┏━━

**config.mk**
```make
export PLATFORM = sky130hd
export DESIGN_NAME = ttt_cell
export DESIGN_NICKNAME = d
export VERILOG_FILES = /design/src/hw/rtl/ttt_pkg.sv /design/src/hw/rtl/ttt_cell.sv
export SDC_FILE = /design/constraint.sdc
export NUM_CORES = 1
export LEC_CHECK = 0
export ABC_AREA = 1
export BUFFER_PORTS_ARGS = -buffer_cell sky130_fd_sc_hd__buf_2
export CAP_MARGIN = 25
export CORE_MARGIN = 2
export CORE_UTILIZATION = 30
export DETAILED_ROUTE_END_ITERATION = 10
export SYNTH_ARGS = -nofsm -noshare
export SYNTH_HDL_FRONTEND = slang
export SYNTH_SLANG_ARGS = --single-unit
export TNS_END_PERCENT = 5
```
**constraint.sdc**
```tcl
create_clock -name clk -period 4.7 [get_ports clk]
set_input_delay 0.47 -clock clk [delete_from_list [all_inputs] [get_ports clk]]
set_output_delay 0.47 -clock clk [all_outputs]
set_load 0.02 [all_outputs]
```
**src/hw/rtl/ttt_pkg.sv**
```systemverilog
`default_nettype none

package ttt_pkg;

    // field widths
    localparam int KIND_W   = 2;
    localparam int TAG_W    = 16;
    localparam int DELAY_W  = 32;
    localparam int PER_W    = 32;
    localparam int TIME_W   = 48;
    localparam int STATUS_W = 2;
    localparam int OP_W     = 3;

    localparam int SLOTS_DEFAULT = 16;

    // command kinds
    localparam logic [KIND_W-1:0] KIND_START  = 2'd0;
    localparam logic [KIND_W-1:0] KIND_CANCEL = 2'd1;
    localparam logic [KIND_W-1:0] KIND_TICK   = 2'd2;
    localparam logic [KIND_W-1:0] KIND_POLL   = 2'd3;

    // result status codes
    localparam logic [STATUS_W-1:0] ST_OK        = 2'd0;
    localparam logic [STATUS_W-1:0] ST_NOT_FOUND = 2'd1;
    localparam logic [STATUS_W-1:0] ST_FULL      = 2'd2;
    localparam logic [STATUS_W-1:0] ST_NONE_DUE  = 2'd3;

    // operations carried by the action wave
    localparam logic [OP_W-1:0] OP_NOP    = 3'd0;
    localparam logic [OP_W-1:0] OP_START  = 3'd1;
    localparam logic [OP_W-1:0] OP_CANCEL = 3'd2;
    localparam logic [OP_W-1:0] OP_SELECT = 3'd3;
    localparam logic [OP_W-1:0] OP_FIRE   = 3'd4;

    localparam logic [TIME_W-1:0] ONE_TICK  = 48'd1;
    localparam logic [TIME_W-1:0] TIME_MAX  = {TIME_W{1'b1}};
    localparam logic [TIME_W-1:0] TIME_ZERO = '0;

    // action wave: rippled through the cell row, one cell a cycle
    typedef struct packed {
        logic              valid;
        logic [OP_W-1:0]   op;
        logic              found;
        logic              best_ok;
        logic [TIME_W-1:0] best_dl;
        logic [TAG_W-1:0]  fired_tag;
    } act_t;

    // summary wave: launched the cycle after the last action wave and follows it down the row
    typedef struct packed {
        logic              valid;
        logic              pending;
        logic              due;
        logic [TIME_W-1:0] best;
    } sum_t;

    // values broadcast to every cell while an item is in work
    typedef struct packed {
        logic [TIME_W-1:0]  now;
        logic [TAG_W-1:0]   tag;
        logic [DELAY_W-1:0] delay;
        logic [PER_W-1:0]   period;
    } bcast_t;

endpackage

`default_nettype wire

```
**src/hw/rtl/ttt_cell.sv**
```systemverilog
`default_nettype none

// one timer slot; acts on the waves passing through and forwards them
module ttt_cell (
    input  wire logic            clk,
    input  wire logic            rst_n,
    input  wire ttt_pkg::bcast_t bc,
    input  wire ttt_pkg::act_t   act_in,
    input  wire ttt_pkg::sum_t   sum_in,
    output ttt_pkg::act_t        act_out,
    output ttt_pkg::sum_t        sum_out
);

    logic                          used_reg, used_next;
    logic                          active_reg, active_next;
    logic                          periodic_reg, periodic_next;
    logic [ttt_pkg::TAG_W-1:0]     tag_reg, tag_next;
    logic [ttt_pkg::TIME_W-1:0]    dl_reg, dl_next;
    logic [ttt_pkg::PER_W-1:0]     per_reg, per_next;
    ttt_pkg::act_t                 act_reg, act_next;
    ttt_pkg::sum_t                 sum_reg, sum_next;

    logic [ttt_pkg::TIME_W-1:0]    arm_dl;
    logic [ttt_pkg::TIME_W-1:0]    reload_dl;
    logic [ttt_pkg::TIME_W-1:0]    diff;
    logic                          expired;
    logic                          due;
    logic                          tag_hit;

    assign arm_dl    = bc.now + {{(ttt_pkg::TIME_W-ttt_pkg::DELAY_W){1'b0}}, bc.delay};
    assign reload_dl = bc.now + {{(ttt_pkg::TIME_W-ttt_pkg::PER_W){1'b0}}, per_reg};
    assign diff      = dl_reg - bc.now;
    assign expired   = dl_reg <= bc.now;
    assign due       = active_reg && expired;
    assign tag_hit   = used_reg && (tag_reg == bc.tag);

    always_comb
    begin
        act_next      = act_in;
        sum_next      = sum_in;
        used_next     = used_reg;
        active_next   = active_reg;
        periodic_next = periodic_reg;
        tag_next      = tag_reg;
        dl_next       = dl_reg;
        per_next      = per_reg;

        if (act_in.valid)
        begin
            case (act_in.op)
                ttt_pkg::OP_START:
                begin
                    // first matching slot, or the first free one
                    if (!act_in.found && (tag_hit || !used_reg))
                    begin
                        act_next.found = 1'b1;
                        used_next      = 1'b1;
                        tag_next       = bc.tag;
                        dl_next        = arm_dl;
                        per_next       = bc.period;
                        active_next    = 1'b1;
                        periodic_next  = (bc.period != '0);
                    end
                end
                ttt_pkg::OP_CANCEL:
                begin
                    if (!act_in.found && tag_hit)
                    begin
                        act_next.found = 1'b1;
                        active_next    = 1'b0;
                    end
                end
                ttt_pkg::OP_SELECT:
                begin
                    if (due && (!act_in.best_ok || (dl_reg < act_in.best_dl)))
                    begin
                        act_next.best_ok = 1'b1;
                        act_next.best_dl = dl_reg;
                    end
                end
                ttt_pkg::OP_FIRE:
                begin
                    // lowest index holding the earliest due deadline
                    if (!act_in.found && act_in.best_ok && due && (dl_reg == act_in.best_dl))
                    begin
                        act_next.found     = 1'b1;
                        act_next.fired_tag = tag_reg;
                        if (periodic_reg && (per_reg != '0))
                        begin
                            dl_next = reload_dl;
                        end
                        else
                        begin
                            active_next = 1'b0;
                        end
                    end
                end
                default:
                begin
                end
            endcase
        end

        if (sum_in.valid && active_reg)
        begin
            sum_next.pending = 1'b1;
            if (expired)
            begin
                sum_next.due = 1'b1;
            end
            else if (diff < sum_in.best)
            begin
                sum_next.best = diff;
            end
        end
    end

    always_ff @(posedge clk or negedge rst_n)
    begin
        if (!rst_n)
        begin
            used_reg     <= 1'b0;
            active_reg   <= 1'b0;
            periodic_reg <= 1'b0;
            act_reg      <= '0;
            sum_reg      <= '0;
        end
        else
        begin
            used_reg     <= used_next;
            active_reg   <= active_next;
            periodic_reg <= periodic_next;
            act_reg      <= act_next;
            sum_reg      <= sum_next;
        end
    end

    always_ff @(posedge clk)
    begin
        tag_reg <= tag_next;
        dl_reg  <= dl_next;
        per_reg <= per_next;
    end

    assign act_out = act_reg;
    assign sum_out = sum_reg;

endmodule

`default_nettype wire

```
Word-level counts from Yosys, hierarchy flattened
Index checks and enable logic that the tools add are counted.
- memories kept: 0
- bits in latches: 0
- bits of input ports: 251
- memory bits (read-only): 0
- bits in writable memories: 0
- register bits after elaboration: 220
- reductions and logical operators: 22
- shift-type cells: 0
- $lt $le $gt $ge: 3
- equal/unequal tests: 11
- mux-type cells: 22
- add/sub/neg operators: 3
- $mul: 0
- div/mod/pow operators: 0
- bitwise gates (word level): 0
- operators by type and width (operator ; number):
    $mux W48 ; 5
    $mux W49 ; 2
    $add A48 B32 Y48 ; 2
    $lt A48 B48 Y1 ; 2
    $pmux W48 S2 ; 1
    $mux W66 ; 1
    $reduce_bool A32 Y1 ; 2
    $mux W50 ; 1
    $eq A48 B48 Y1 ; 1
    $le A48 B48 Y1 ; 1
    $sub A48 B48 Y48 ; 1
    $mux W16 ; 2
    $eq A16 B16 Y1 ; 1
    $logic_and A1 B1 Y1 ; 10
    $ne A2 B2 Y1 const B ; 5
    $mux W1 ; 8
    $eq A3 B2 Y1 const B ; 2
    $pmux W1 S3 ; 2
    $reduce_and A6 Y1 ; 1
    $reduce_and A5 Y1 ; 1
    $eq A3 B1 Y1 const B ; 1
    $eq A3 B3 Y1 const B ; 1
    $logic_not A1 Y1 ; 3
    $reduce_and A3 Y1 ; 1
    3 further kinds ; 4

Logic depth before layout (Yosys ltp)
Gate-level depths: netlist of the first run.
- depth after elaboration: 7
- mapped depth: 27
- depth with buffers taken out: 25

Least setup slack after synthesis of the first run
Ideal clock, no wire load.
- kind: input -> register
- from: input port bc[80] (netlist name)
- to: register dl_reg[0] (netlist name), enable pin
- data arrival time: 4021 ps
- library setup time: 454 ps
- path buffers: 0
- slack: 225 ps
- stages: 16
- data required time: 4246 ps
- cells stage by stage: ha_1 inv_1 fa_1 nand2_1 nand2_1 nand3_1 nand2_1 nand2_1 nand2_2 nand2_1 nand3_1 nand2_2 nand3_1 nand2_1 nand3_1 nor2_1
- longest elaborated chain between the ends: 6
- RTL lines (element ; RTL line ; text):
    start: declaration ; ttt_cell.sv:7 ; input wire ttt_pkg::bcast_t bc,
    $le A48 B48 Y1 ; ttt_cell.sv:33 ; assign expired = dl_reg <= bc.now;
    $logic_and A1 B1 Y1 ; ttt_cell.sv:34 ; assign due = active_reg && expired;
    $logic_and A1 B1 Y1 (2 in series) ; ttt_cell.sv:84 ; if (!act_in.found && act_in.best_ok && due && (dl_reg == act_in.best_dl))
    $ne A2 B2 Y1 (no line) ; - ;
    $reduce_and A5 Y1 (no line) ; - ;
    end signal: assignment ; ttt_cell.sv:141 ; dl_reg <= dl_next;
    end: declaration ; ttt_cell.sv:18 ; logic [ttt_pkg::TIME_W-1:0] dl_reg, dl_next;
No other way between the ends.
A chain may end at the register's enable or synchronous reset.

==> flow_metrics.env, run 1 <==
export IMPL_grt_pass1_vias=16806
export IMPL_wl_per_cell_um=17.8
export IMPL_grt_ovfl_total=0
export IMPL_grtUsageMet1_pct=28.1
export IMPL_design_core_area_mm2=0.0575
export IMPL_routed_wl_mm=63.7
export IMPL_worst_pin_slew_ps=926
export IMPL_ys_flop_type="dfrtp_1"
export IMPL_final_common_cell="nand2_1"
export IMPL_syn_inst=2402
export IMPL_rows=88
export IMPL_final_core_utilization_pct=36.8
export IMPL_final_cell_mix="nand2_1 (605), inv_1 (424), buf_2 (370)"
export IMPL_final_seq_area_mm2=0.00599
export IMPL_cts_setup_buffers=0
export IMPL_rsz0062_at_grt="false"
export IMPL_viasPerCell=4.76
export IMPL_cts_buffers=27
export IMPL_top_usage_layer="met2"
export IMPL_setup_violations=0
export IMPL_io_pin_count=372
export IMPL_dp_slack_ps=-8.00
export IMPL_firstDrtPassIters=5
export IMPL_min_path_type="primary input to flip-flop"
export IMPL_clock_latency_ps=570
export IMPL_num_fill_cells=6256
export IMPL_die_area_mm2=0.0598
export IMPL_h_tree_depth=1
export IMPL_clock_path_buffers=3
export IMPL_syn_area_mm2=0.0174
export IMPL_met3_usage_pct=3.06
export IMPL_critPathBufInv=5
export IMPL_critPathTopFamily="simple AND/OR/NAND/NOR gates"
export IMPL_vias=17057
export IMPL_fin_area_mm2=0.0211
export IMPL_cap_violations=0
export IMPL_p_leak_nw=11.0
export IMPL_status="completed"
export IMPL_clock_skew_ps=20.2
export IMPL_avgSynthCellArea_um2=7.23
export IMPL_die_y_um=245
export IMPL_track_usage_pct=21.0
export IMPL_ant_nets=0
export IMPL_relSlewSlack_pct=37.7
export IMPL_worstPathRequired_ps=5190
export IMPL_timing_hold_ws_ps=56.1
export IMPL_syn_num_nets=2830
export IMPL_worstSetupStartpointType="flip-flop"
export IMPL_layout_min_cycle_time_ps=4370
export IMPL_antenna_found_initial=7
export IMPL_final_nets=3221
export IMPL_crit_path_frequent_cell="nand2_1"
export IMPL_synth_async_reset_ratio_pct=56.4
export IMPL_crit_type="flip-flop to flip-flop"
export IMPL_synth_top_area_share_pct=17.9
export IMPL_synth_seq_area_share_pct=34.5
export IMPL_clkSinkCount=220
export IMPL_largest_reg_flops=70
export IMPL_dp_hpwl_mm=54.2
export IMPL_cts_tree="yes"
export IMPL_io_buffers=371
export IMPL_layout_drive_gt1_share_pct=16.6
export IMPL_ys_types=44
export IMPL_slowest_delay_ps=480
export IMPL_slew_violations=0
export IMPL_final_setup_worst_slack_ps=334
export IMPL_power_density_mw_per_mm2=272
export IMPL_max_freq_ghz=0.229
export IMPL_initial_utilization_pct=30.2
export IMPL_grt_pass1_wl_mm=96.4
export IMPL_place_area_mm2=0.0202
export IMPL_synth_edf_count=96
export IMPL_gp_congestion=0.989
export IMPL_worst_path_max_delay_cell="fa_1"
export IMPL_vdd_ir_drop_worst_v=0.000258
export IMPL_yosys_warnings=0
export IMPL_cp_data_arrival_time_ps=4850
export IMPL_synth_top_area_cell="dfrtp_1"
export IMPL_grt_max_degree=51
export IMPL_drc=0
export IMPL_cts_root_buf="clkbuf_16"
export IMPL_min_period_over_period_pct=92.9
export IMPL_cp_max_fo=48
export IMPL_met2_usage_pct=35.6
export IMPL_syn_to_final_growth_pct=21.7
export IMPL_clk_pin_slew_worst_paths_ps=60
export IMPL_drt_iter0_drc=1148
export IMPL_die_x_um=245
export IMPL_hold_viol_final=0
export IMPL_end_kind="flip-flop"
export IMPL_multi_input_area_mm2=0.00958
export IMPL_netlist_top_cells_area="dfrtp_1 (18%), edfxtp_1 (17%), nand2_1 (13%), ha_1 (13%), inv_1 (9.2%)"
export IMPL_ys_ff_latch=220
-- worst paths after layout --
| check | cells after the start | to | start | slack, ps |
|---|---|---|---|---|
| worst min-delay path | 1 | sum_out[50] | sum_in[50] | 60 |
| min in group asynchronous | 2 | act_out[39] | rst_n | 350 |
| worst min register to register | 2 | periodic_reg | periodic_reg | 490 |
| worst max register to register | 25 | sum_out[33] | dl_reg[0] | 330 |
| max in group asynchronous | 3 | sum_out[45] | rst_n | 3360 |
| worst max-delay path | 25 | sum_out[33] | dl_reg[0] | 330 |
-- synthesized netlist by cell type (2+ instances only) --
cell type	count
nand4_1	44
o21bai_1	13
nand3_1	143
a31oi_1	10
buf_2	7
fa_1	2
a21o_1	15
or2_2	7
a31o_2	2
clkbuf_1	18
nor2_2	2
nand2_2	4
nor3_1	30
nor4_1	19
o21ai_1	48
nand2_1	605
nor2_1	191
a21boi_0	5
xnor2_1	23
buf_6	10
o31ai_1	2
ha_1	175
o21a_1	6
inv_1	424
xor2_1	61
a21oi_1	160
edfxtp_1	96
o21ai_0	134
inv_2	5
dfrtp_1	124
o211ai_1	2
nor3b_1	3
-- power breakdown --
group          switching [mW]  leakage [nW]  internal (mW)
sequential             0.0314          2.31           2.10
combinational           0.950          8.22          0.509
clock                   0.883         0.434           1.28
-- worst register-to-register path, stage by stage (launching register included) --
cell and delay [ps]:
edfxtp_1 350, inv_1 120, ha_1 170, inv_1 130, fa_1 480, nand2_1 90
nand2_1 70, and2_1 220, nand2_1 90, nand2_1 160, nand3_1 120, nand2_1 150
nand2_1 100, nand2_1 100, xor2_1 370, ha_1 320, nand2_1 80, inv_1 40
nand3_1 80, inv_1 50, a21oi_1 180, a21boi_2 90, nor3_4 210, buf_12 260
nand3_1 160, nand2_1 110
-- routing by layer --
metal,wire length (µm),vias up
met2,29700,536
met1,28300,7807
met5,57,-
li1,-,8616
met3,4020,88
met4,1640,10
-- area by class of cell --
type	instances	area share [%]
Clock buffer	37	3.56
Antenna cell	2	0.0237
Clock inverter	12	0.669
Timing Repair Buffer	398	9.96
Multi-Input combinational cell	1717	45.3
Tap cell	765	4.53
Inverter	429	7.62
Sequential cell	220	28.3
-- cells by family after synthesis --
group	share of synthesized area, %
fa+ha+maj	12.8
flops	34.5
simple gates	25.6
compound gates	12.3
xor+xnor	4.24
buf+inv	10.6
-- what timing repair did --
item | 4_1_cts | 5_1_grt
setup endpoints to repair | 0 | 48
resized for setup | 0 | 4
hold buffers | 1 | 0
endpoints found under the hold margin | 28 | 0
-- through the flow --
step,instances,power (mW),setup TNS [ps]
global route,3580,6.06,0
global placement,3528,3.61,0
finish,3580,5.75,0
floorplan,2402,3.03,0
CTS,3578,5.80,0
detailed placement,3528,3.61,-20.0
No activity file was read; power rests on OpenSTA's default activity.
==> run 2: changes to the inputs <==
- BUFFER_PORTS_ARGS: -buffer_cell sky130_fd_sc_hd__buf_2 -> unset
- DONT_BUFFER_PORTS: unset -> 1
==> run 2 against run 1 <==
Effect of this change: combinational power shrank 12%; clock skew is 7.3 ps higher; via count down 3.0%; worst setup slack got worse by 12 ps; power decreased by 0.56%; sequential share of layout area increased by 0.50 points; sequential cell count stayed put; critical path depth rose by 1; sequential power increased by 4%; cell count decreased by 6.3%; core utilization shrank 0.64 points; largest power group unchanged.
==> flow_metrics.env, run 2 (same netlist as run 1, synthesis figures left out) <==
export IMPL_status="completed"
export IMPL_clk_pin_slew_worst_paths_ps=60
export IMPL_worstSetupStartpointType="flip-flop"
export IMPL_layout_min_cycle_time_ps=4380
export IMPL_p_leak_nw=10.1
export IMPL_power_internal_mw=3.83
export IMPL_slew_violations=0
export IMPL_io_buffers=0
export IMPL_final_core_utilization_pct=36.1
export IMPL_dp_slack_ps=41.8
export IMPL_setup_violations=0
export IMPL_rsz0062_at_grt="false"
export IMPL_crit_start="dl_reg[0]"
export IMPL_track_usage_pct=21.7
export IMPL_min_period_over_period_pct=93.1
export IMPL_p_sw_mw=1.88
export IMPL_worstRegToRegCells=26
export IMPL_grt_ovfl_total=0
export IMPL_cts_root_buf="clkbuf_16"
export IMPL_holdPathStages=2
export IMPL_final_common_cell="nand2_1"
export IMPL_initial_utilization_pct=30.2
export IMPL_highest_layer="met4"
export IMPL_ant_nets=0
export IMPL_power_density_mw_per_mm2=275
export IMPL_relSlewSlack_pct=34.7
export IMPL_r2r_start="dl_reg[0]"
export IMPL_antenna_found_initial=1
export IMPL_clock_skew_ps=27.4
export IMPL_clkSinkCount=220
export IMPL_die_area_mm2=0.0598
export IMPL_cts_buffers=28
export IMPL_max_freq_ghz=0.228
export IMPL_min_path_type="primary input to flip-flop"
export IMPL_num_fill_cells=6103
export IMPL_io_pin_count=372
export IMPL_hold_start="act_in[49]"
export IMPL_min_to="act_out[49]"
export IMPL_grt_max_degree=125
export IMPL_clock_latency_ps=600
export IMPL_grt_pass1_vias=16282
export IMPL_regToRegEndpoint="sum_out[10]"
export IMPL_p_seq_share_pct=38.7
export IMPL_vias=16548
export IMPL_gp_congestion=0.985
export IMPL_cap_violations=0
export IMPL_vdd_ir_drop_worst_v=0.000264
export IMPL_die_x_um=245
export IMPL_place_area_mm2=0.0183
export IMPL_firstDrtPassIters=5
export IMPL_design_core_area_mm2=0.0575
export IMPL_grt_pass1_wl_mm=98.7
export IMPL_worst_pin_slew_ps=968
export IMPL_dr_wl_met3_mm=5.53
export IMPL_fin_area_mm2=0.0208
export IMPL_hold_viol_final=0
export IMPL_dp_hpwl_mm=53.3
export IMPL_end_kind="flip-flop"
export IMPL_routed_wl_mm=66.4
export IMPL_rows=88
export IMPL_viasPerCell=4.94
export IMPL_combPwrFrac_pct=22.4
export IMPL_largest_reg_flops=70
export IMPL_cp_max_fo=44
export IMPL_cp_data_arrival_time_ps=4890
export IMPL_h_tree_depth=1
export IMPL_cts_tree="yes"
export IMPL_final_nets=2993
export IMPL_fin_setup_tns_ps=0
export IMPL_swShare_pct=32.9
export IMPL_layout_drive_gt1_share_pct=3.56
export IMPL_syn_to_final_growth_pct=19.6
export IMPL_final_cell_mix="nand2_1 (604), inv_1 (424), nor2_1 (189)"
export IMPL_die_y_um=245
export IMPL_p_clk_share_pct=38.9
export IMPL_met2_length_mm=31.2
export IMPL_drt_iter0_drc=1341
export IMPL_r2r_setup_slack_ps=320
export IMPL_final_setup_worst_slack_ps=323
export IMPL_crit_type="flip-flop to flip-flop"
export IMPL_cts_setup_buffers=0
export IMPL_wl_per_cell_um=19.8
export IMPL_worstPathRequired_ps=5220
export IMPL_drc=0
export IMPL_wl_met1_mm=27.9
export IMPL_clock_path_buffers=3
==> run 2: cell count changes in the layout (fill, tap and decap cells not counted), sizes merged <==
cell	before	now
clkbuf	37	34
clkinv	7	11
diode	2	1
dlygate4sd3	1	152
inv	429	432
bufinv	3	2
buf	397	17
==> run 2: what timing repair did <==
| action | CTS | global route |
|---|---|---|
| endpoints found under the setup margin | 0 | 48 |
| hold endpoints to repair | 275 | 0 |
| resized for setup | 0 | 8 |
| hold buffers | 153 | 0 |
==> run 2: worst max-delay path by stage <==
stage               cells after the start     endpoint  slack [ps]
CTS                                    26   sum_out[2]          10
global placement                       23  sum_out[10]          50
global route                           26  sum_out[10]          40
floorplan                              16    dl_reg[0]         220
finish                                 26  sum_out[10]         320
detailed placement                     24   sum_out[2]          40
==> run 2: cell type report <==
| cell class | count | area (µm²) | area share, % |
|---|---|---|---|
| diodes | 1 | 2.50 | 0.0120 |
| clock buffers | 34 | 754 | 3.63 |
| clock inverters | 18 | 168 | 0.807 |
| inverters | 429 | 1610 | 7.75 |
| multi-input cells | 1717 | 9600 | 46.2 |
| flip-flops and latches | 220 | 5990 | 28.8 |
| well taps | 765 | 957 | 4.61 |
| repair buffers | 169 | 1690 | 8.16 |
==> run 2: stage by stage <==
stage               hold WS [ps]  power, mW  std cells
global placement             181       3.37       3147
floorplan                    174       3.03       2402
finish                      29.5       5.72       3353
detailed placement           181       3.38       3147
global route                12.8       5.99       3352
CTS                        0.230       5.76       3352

┗━━

Task directions – Look over the records above and filter for each line with the word "diff".

Response to this exercise –
    logic [ttt_pkg::TIME_W-1:0]    diff;
    assign diff      = dl_reg - bc.now;
            else if (diff < sum_in.best)
                sum_next.best = diff;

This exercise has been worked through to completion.